FDP-Chef Christian Lindner erteilte einer Koalition mit der Linken eine klare Absage. «Für die FDP ist eine Zusammenarbeit mit Linker und AfD ausgeschlossen, weil beide Parteien die Wirtschafts- und Gesellschaftsordnung in Deutschland verändern wollen», sagte er am Sonntagabend in Berlin der Deutschen Presse-Agentur. Der Generalsekretär der Thüringer FDP, Robert-Martin Montag, sagte zu einer möglichen Koalition mit Rot-Rot-Grün: «Wer unsere Positionen kennt, der weiss, dass wir reden werden. Aber vom Stand jetzt, ist eine Zusammenarbeit mit der Linken schwer vorstellbar.»
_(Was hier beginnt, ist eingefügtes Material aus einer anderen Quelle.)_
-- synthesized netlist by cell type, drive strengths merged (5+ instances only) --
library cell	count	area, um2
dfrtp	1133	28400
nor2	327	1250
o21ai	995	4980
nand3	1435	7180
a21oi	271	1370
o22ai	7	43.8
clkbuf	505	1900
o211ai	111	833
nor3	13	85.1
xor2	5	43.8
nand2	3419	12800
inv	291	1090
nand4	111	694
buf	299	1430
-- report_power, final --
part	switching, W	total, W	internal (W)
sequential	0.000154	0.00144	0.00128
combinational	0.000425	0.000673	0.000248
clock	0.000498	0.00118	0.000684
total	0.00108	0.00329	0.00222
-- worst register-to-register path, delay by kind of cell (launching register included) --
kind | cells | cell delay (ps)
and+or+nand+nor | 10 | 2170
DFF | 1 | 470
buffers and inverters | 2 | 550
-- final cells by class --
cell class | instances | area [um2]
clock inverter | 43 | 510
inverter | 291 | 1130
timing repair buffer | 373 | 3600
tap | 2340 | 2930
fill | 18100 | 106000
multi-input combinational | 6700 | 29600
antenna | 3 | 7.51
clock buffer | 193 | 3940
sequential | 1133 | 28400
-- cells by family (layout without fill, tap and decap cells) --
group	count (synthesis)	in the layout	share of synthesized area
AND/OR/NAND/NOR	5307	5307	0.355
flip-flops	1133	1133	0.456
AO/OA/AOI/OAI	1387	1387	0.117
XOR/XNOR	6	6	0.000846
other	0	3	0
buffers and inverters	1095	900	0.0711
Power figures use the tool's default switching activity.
===== config.mk =====
export PLATFORM = sky130hd
export DESIGN_NAME = serial_chunk_adder
export DESIGN_NICKNAME = d
export VERILOG_FILES = /design/src/rtl/adder_pkg.sv /design/src/rtl/chunk_adder.sv /design/src/rtl/serial_chunk_adder.sv
export SDC_FILE = /design/constraint.sdc
export NUM_CORES = 1
export LEC_CHECK = 0
export BUFFER_PORTS_ARGS = -buffer_cell sky130_fd_sc_hd__buf_2
export CAP_MARGIN = 20
export CELL_PAD_IN_SITES_DETAIL_PLACEMENT = 1
export CELL_PAD_IN_SITES_GLOBAL_PLACEMENT = 2
export CORE_ASPECT_RATIO = 0.6
export CORE_MARGIN = 5
export CORE_UTILIZATION = 38
export CTS_CLUSTER_SIZE = 28
export DETAILED_ROUTE_END_ITERATION = 12
export GPL_TIMING_DRIVEN = 0
export PLACE_DENSITY = 0.92
export RECOVER_POWER = 50
export SLEW_MARGIN = 20
export SYNTH_ARGS = -nofsm -noshare
export SYNTH_HDL_FRONTEND = slang
export SYNTH_SLANG_ARGS = --single-unit
export TNS_END_PERCENT = 10

===== constraint.sdc =====
create_clock -name clk -period 7.6 [get_ports clk]
set_input_delay 0 -clock clk [delete_from_list [all_inputs] [get_ports clk]]
set_output_delay 0 -clock clk [all_outputs]
set_load 0.01 [all_outputs]

===== src/rtl/adder_pkg.sv =====
// Shared types and default sizing for the serial chunk adder.
package adder_pkg;

  localparam int unsigned DEFAULT_WIDTH = 32;
  localparam int unsigned DEFAULT_CHUNK = 8;

  typedef enum logic [1:0] {
    IDLE = 2'd0,
    BUSY = 2'd1,
    DONE = 2'd2
  } state_t;

endpackage


===== src/rtl/chunk_adder.sv =====
// One CHUNK-bit ripple slice: sum, carry out and the carry into its MSB.
module chunk_adder #(
  parameter int unsigned CHUNK = 8
) (
  input  logic [CHUNK-1:0] x,
  input  logic [CHUNK-1:0] y,
  input  logic             ci,
  output logic [CHUNK-1:0] s,
  output logic             co,
  output logic             c_msb
);

  localparam int unsigned FW = CHUNK + 1;

  logic [CHUNK:0] full;

  always_comb begin
    full  = {1'b0, x} + {1'b0, y} + FW'(ci);
    s     = full[CHUNK-1:0];
    co    = full[CHUNK];
    // Carry into the MSB falls out of the MSB sum bit and its two operand bits.
    c_msb = full[CHUNK-1] ^ x[CHUNK-1] ^ y[CHUNK-1];
  end

endmodule


===== src/rtl/serial_chunk_adder.sv =====
// Multi-cycle adder/subtractor: adds CHUNK bits per cycle, LSB chunk first,
// with a valid/ready handshake on both the operand and result sides.
module serial_chunk_adder
  import adder_pkg::*;
#(
  parameter int unsigned WIDTH = DEFAULT_WIDTH,
  parameter int unsigned CHUNK = DEFAULT_CHUNK
) (
  input  logic             clk,
  input  logic             rst,
  input  logic             in_valid,
  output logic             in_ready,
  input  logic [WIDTH-1:0] a,
  input  logic [WIDTH-1:0] b,
  input  logic             cin,
  input  logic             sub,
  output logic             out_valid,
  input  logic             out_ready,
  output logic [WIDTH-1:0] sum,
  output logic             cout,
  output logic             overflow
);

  localparam int unsigned NCHUNK = WIDTH / CHUNK;
  localparam int unsigned CW     = (NCHUNK > 1) ? $clog2(NCHUNK) : 1;
  localparam logic [CW-1:0] LAST = CW'(NCHUNK - 1);

  state_t           state_q, state_d;
  logic [WIDTH-1:0] a_q, a_d;
  logic [WIDTH-1:0] b_q, b_d;
  logic [WIDTH-1:0] part_q, part_d;
  logic             carry_q, carry_d;
  logic [CW-1:0]    cnt_q, cnt_d;
  logic [WIDTH-1:0] sum_q, sum_d;
  logic             cout_q, cout_d;
  logic             ovf_q, ovf_d;

  logic [31:0]      base;
  logic [CHUNK-1:0] x_c, y_c, s_c;
  logic             co_c, c_msb_c;

  // Select the active chunk of each stored operand.
  assign base = 32'(cnt_q) * CHUNK;
  assign x_c  = CHUNK'(a_q >> base);
  assign y_c  = CHUNK'(b_q >> base);

  chunk_adder #(.CHUNK(CHUNK)) u_chunk (
    .x     (x_c),
    .y     (y_c),
    .ci    (carry_q),
    .s     (s_c),
    .co    (co_c),
    .c_msb (c_msb_c)
  );

  always_ff @(posedge clk or posedge rst) begin
    if (rst) begin
      state_q <= IDLE;
      a_q     <= '0;
      b_q     <= '0;
      part_q  <= '0;
      carry_q <= 1'b0;
      cnt_q   <= '0;
      sum_q   <= '0;
      cout_q  <= 1'b0;
      ovf_q   <= 1'b0;
    end else begin
      state_q <= state_d;
      a_q     <= a_d;
      b_q     <= b_d;
      part_q  <= part_d;
      carry_q <= carry_d;
      cnt_q   <= cnt_d;
      sum_q   <= sum_d;
      cout_q  <= cout_d;
      ovf_q   <= ovf_d;
    end
  end

  always_comb begin
    state_d = state_q;
    a_d     = a_q;
    b_d     = b_q;
    part_d  = part_q;
    carry_d = carry_q;
    cnt_d   = cnt_q;
    sum_d   = sum_q;
    cout_d  = cout_q;
    ovf_d   = ovf_q;
    case (state_q)
      IDLE: begin
        if (in_valid && in_ready) begin
          a_d     = a;
          b_d     = sub ? ~b : b;
          carry_d = cin;
          cnt_d   = '0;
          part_d  = '0;
          state_d = BUSY;
        end
      end
      BUSY: begin
        // Partial result accumulates privately; visible outputs change only at completion.
        part_d  = part_q | (WIDTH'(s_c) << base);
        carry_d = co_c;
        cnt_d   = cnt_q + CW'(1);
        if (cnt_q == LAST) begin
          sum_d   = part_d;
          cout_d  = co_c;
          ovf_d   = c_msb_c ^ co_c;
          state_d = DONE;
        end
      end
      DONE: begin
        if (out_ready) state_d = IDLE;
      end
      default: state_d = IDLE;
    endcase
  end

  assign in_ready  = (state_q == IDLE) && !rst;
  assign out_valid = (state_q == DONE);
  assign sum       = sum_q;
  assign cout      = cout_q;
  assign overflow  = ovf_q;

endmodule


==> summary.md, run 1 <==
| Metric | Value |
|---|---|
| Status | `complete, but fails checks` |
| Failing checks | `max-capacitance violations, max-slew violations` |
| Vias per cell | `5.21` |
| Critical Path Start Type | `register` |
| Sw Ratio | `0.443` |
| #FFs+latches synth | `135` |
| Pleak | `0.00389 µW` |
| Largest net degree at the start of global routing | `76` |
| Arrival @ worst endpoint | `4.38 ns` |
| Number of routed nets with antenna violations | `0` |
| Input/output buffers | `104` |
| Final setup vio count | `0` |
| Chip Height | `109 µm` |
| Reg clk slew, reported paths | `0.06 ns` |
| Routed len/inst | `20.4 µm` |
| Least-Margin Pin Slew | `2.86 ns` |
| Mapped Area | `6150 µm²` |
| Final hold slack | `0.0519 ns` |
| Root Buffer Master | `clkbuf_16` |
| Nets | `879` |
| Post-DP HPWL | `14100 µm` |
| Most frequent CP cell | `buf_2` |
| Final WS setup | `3.56 ns` |
| Slowest cell on crit path | `xor2_1` |
| Worst Path Max Fanout | `10` |
| Initial antenna violation count | `0` |
| Commonest non-fill, non-tap cell in the layout | `nand2_1` |
| Setup CP Type | `reg -> reg` |
| Worst skew pair latency | `0.43 ns` |
| Grt ovf | `0` |
| Yosys cell types | `33` |
| WL final | `20800 µm` |
| Row count | `36` |
| All-Layer GR Usage | `0.228` |
| # DRC | `0` |
| Cell internal pwr | `2380 µW` |
| Cell taking the most area after synthesis | `dfrtp_1` |
| Fin area | `8240 µm²` |
| Die Wd | `174 µm` |
| Maximum Capacitance Violations | `1` |
| Number of global-route vias before repair | `5999` |
| Main area contributors after synthesis | `dfrtp_1 55%, nand2_1 11%, mux4_2 5.9%` |
| Worst hold path type | `in -> reg` |
| RSZ-0062 raised after global routing | `no` |
| Post-CTS setup repair buffer count | `0` |
| Period utilization | `0.532` |
| Area share of the largest cell type after synthesis | `0.550` |
| Power Total | `4270 µW` |
| Cts repair resizes | `0` |
| Area after DPL | `6960 µm²` |
| CTS max path bufs | `2` |
| Worst setup EP type | `register` |
| Final TNS setup | `0 ns` |
| Logic pwr share | `0.497` |
| Max incr delay on CP | `0.84 ns` |
| Mapped Cells | `607` |
| Clock Sinks | `135` |
| CP cell instances | `buf_2 -> buf_2 -> mux4_2 -> ha_1 -> o211ai_1 -> o21ai_1 -> xor2_1 -> a21oi_1 -> o21ai_0` |
| N_diodes | `0` |
| Core area | `16000 µm²` |
| Fill count | `1814` |
| Placement Setup Slack | `3.60 ns` |
| TritonRoute pass-1 iters | `4` |
| Min cycle time layout | `4.04 ns` |
| CP required | `7.94 ns` |
| Fmax | `0.248 GHz` |
| CTS tree | `built` |
| Post-Syn Area per Cell | `10.1 µm²` |
| Maximum vdd drop | `248 µV` |
| Layout cells sized above 1 | `0.167` |
| Power Density | `519 nW/µm²` |
| Clock power share | `0.211` |
| Die ar. | `18900 µm²` |
| Gpl congestion | `0.840` |
| Clock Skew | `0.0109 ns` |
| Final hold viol count | `0` |
| First-pass GRT wire length | `33300 µm` |
| Seq pwr share | `0.293` |
| Yosys warnings | `0` |
| Syn nets | `687` |
| Max-slew headroom | `-0.920` |
| Initial DRC Count | `326` |
| Area Overhead vs Synth | `34.0%` |
| H-tree Lvls | `4` |
| Ports | `106` |
| Switching power | `1890 µW` |
| Final Max Tran Viols | `61` |
| Num CTS Buffers | `17` |
| Post-synthesis sequential area ratio | `0.550` |
| Commonest non-fill, non-tap cells in the layout | `178 x nand2_1, 135 x dfrtp_1, 84 x buf_2, 68 x dlygate4sd3_1, 62 x o21ai_0` |
| Starting Density | `0.383` |
| Routed vias | `5319` |
[kinds of logic after synthesis]
family,Yosys count,share of synthesized area
simple gates,211,0.137
compound gates,152,0.146
flops,135,0.550
buf+inv,45,0.0305
xor+xnor,38,0.0554
mux,16,0.0586
fa+ha+maj,10,0.0228
[state kept, by name (all words and copies together) (netlist names)]
register and cells:
part_q 32, cnt_q 2, a_q 32, state_q 2, overflow 1, b_q 32, carry_q 1, sum 32
cout 1
[cell type report]
class	count	area [µm²]	area share
clock inverter	10	169	0.0205
inverter	3	12.5	0.00152
timing repair buffer	173	1180	0.144
tap	209	262	0.0317
buffer	42	176	0.0214
clock buffer	22	474	0.0576
sequential	135	3380	0.410
multi-input combinational	427	2580	0.313
[critical path, delay by kind of cell (launching register included)]
| kind | cells | cell delay, ns |
|---|---|---|
| multiplexers | 1 | 0.61 |
| XOR/XNOR | 1 | 0.84 |
| buffers and inverters | 2 | 0.79 |
| AO/OA/AOI/OAI | 4 | 0.76 |
| flip-flops | 1 | 0.54 |
| adder cells (fa/ha/maj) | 1 | 0.40 |
[power by group through the flow]
stage	Clock, µW	Sequential (µW)	Combinational, µW
final	901	1250	2120
after global routing	946	1290	2310
after detailed placement	0	1250	2050
after global placement	0	1230	1970
after CTS	909	1250	2130
after floorplan	0	1220	1360
[metrics by stage]
step                      std cells  utilization
after floorplan                 607            -
after global placement          920        0.432
after detailed placement        921        0.434
after CTS                      1021        0.517
after global routing           1021        0.514
final                          1021        0.514
[worst paths after layout]
path	startpoint	endpoint	slack, ns	cells past startpoint
max	cnt_q[0]$_DFFE_PP0P_	sum[5]$_DFFE_PP0P_	3.56	9
min	sub	b_q[30]$_DFFE_PP0P_	0.05	3
max reg2reg	cnt_q[0]$_DFFE_PP0P_	sum[5]$_DFFE_PP0P_	3.56	9
min reg2reg	a_q[28]$_DFFE_PP0P_	a_q[28]$_DFFE_PP0P_	0.48	2
max in group asynchronous	rst	b_q[15]$_DFFE_PP0P_	5.36	3
min in group asynchronous	rst	a_q[25]$_DFFE_PP0P_	0.94	3
[layer usage]
layer	vias to the layer above	routed length (µm)	part of all wire	track usage
met2	122	9910	0.48	0.383
li1	2440	-	-	-
met1	2736	9720	0.47	0.307
met3	21	909	0.044	0.0465
met4	0	246	0.012	0.0587
met5	-	0	0	0
[repair_timing]
item                                   CTS  global route
endpoints found under the hold margin  126             0
hold buffers                            68             0
setup endpoints to repair                0             0
[Yosys cell counts (all sizes together)]
library cell and count:
nand2b 2, nor2b 3, o311ai 1, o21ai 67, ha 8, o211ai 3, dfrtp 135, mux4 16
inv 3, a211oi 2, a22o 20, and2 8, xnor2 34, xor2 4, nor2 14, and3 2
a21oi 46, a21o 7, fa 2, a31o 4, a31oi 1, o311a 1, buf 19, clkbuf 23
nand2 178, nand3 1, nor3 3
Note: power is estimated with default switching activity, not from simulation.
==> run 2, diff against run 1 <==
- ABC_AREA: default -> 1
- CORE_UTILIZATION: 38 -> 30
- PLACE_DENSITY: 0.92 -> 0.83
- clock period: 7.6 -> 3.3 ns (I/O delays scaled with it)
==> run 2 against run 1 <==
  * The run now ends clean
  * Wire length rose by 15%
  * Sequential share of layout area fell by 2.0 points
  * Non-clock buffer count rose by 7
  * Final cell count rose by 26%
  * Maximum frequency rose by 29%
  * Total power rose by 130%
  * Register-to-register slack got worse by 3.4 ns
  * Sequential power rose by 120%
  * Via count rose by 17%
  * Sequential cell count did not move
  * Synthesized cell count rose by 32%
  * Critical endpoint is now sum[4]$_DFFE_PP0P_
==> summary.md, run 2 <==
| Metric | Value |
|---|---|
| Setup CP Type | `reg -> reg` |
| H-tree Lvls | `4 (unchanged)` |
| CTS max path bufs | `2 (unchanged)` |
| Largest net degree at the start of global routing | `34 (-55%)` |
| Final TNS setup | `0 ns (unchanged)` |
| Most frequent cell after synthesis | `nand2_1` |
| Fmax | `0.319 GHz (+29%)` |
| Reg clk slew, reported paths | `0.06 ns (about the same)` |
| TritonRoute pass-1 iters | `5 (+1)` |
| Routed len/inst | `18.6 µm (-8.8%)` |
| Worst path top cell family by delay | `adder cells` |
| Max incr delay on CP | `0.43 ns (-0.41 ns)` |
| Status | `complete, no violations` |
| # DRC | `0 (unchanged)` |
| Number of global-route vias before repair | `6694 (+12%)` |
| Most frequent CP cell | `nor2_1` |
| Clock Skew | `0.00915 ns (-0.00171 ns)` |
| Worst skew pair latency | `0.43 ns (about the same)` |
| Worst setup EP type | `register` |
| Area Overhead vs Synth | `32.5%` |
| CP required | `3.60 ns (-4.34 ns)` |
| Initial DRC Count | `403 (+24%)` |
| Min cycle time layout | `3.13 ns (-0.910 ns)` |
| Placement Setup Slack | `-0.202 ns (-3.80 ns)` |
| RSZ-0062 raised after global routing | `yes` |
| Commonest non-fill, non-tap cells in the layout | `298 x nand2_1, 135 x dfrtp_1, 92 x buf_2, 68 x dlygate4sd3_1, 57 x clkbuf_1` |
| Post-Syn Area per Cell | `8.16 µm² (-19%)` |
| Final core utilization | `0.408 (-0.105)` |
| Die ar. | `24900 µm² (+32%)` |
| Initial antenna violation count | `0 (unchanged)` |
| Commonest non-fill, non-tap cell in the layout | `nand2_1` |
| Worst Path Max Fanout | `10 (unchanged)` |
| Grt ovf | `0 (unchanged)` |
| Fill count | `2596 (+43%)` |
| First-pass GRT wire length | `38200 µm (+15%)` |
| Power Density | `1130 nW/µm² (+120%)` |
| CP cell instances | `buf_6 -> inv_4 -> buf_8 -> clkbuf_2 -> nor2_1 -> o22ai_2 -> fa_1 -> fa_2 -> nand3_1 -> nand2_1 -> xnor2_2 -> nor2_1 -> a21oi_1 -> o21ai_1` |
| Least-Margin Pin Slew | `1.24 ns (-1.62 ns)` |
| Syn nets | `880 (+28%)` |
| Max-slew headroom | `0.169 (+1.09)` |
| Slowest cell on crit path | `fa_1` |
| Nets | `1076 (+22%)` |
| Post-DP HPWL | `16900 µm (+20%)` |
| Post-synthesis sequential area ratio | `0.517 (-0.0322)` |
| Critical Path Start Type | `register` |
| Maximum Capacitance Violations | `0 (-1)` |
| All-Layer GR Usage | `0.196 (-0.0319)` |
| Main area contributors after synthesis | `dfrtp_1 52%, nand2_1 17%, xnor2_1 4.6%` |
| Fin area | `8650 µm² (+5.0%)` |
| WL final | `23900 µm (+15%)` |
| Yosys warnings | `0 (unchanged)` |
| Final hold viol count | `0 (unchanged)` |
| Synth Flop Type | `dfrtp_1` |
| Number of buffers and inverters on the critical path | `4 (+2)` |
| Die Wd | `200 µm (+15%)` |
| Top post-synthesis cells by count | `298 x nand2_1, 135 x dfrtp_1, 49 x o21ai_0` |
| Num CTS Buffers | `17 (unchanged)` |
| EDFF count, synth | `0 (unchanged)` |
| Final WS setup | `0.170 ns (-3.39 ns)` |
| Input/output buffers | `104 (unchanged)` |
| Routed vias | `6205 (+17%)` |
| Vias per cell | `4.83 (-7.3%)` |
| Number of routed nets with antenna violations | `0 (unchanged)` |
| Worst hold path type | `in -> reg` |
| Period utilization | `0.949 (+0.417)` |
| Mapped Area | `6530 µm² (+6.2%)` |
| Ports | `106 (unchanged)` |
| Row count | `41 (+14%)` |
| Clock Sinks | `135 (unchanged)` |
| Gpl congestion | `0.838 (-0.25%)` |
| Final setup vio count | `0 (unchanged)` |
| Maximum vdd drop | `623 µV (+150%)` |
| Mapped Cells | `800 (+32%)` |
| Layout cells sized above 1 | `0.154 (-0.0133)` |
| Async SR Flop Fraction | `1.00 (unchanged)` |
| Area share of the largest cell type after synthesis | `0.517 (-0.0322)` |
| Area after DPL | `7510 µm² (+7.9%)` |
| Core area | `21200 µm² (+32%)` |
| Starting Density | `0.308 (-0.0751)` |
| #FFs+latches synth | `135 (unchanged)` |
| Yosys cell types | `32 (-3.0%)` |
| Cell taking the most area after synthesis | `dfrtp_1` |
| CTS tree | `built` |
| Arrival @ worst endpoint | `3.43 ns (-0.95 ns)` |
| Root Buffer Master | `clkbuf_16` |
| Chip Height | `124 µm (+15%)` |
| Pleak | `0.00430 µW (+11%)` |
| Final hold slack | `0.0203 ns (-0.0316 ns)` |
| Final Max Tran Viols | `0 (-100%)` |
-- run 2: area by class of cell --
cell class	count	area, µm²	area share
flip-flops and latches	135	3380	0.391
clock inverters	5	52.6	0.00608
well taps	279	349	0.0404
diodes	1	2.50	0.000289
clock buffers	23	458	0.0529
inverters	47	180	0.0208
repair buffers	177	1200	0.139
multi-input cells	573	2800	0.324
plain buffers	45	225	0.0260
-- run 2: logic make-up (layout without fill, tap and decap cells) --
kind of cell / Yosys count / after routing / share of synthesized area
simple gates: 380 / 380 / 0.232
compound gates: 149 / 149 / 0.123
flops: 135 / 135 / 0.517
buf+inv: 92 / 297 / 0.0602
xor+xnor: 34 / 34 / 0.0456
fa+ha+maj: 10 / 10 / 0.0215
other cells: 0 / 1 / 0
-- run 2: metrics by stage --
stage | total power (µW) | instances
after floorplan | 6020 | 800
after global placement | 7600 | 1183
after detailed placement | 7760 | 1188
after CTS | 9650 | 1284
after global routing | 10600 | 1284
final | 9740 | 1285
-- run 2: what timing repair did --
action,in CTS,in global routing
endpoints found under the hold margin,93,0
resized for setup,5,21
hold buffers,68,0
setup endpoints to repair,6,43
gates cloned,0,0
setup buffers,0,0
-- run 2: per-layer routing --
metal  part of all wire  global-route usage
met2               0.41               0.280
met1               0.53               0.303
met3              0.050              0.0474
met5                  0                   0
met4             0.0086              0.0360
-- run 2: tightest hold or removal path: stages --
cell      delay [ns]
clkbuf_1        0.13
xnor2_1         0.20
o21ai_1         0.07
-- run 2: power by group --
group | total [µW] | internal [µW] | switching [µW]
registers | 2790 | 2370 | 421
clock network | 1750 | 1030 | 717
logic | 5200 | 1730 | 3470
total | 9740 | 5140 | 4610
-- run 2: final timing paths --
kind,start,endpoint,slack (ns),cells past startpoint
min reg2reg,part_q[31]$_DFFE_PP0P_,part_q[31]$_DFFE_PP0P_,0.48,2
min,sub,b_q[30]$_DFFE_PP0P_,0.02,3
max reg2reg,cnt_q[0]$_DFFE_PP0P_,sum[4]$_DFFE_PP0P_,0.17,14
min in group asynchronous,rst,sum[9]$_DFFE_PP0P_,0.15,3
max in group asynchronous,rst,sum[28]$_DFFE_PP0P_,0.69,6
max,cnt_q[0]$_DFFE_PP0P_,sum[4]$_DFFE_PP0P_,0.17,14
==> run 3, diff against run 2 <==
- CORE_MARGIN: 5 -> 3
==> run 3 against run 2 <==
  * The flow now finishes with violations (max-capacitance violations, max-slew violations)
  * First-iteration DRC count fell by 13%
  * Maximum frequency is 1.6% lower
  * Critical path type unchanged
  * Worst hold slack improved by 0.014 ns
  * Core utilization up 0.48 points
Laut den Hochrechnungen dürfte der neue Landtag 90 Sitze haben. Die Linke kommt demnach auf 29 Sitze, die AfD auf 22, die CDU auf 21 Sitze. Die SPD könnte 8 Abgeordnete in den Landtag entsenden, Grüne und FDP lägen bei jeweils 5 Mandaten.
AfD-Spitzenkandidat Höcke sagte zu den Zugewinnen seiner Partei: «Das ist ein klares Zeichen der Thüringer: So geht es nicht weiter.» Die AfD sei auf dem Weg zur gesamtdeutschen Volkspartei. «Fakt ist, die Regierung Ramelow ist abgewählt, und das ist gut für Thüringen.»
Die kommissarische SPD-Chefin Malu Dreyer zeigte sich enttäuscht über das historisch schlechte Wahlergebnis ihrer Partei. Die SPD habe gekämpft, aber leider habe sie in der Polarisierung zwischen Ramelow und der AfD nicht profitieren können, sagte Dreyer am Sonntagabend.
Grünen-Chef Robert Habeck sagte, Thüringen stehe nun vor «kompliziertesten» Verhandlungen. «In einer Phase, wo sich die Demokratie neu sortiert, können wir Ausschliesseritis eigentlich nicht gebrauchen.» Alle demokratischen Parteien müssten miteinander gesprächsfähig sein.
Mehr als 1,7 Millionen Thüringer waren zur Wahl aufgerufen. Die Beteiligung stieg deutlich auf rund 66 Prozent (2014: 52,7).
Die Landtagswahl in Thüringen beendet das Wahljahr 2019, in dem es insgesamt vier Landtagswahlen - darunter drei in Ostdeutschland - sowie die Europawahl gab.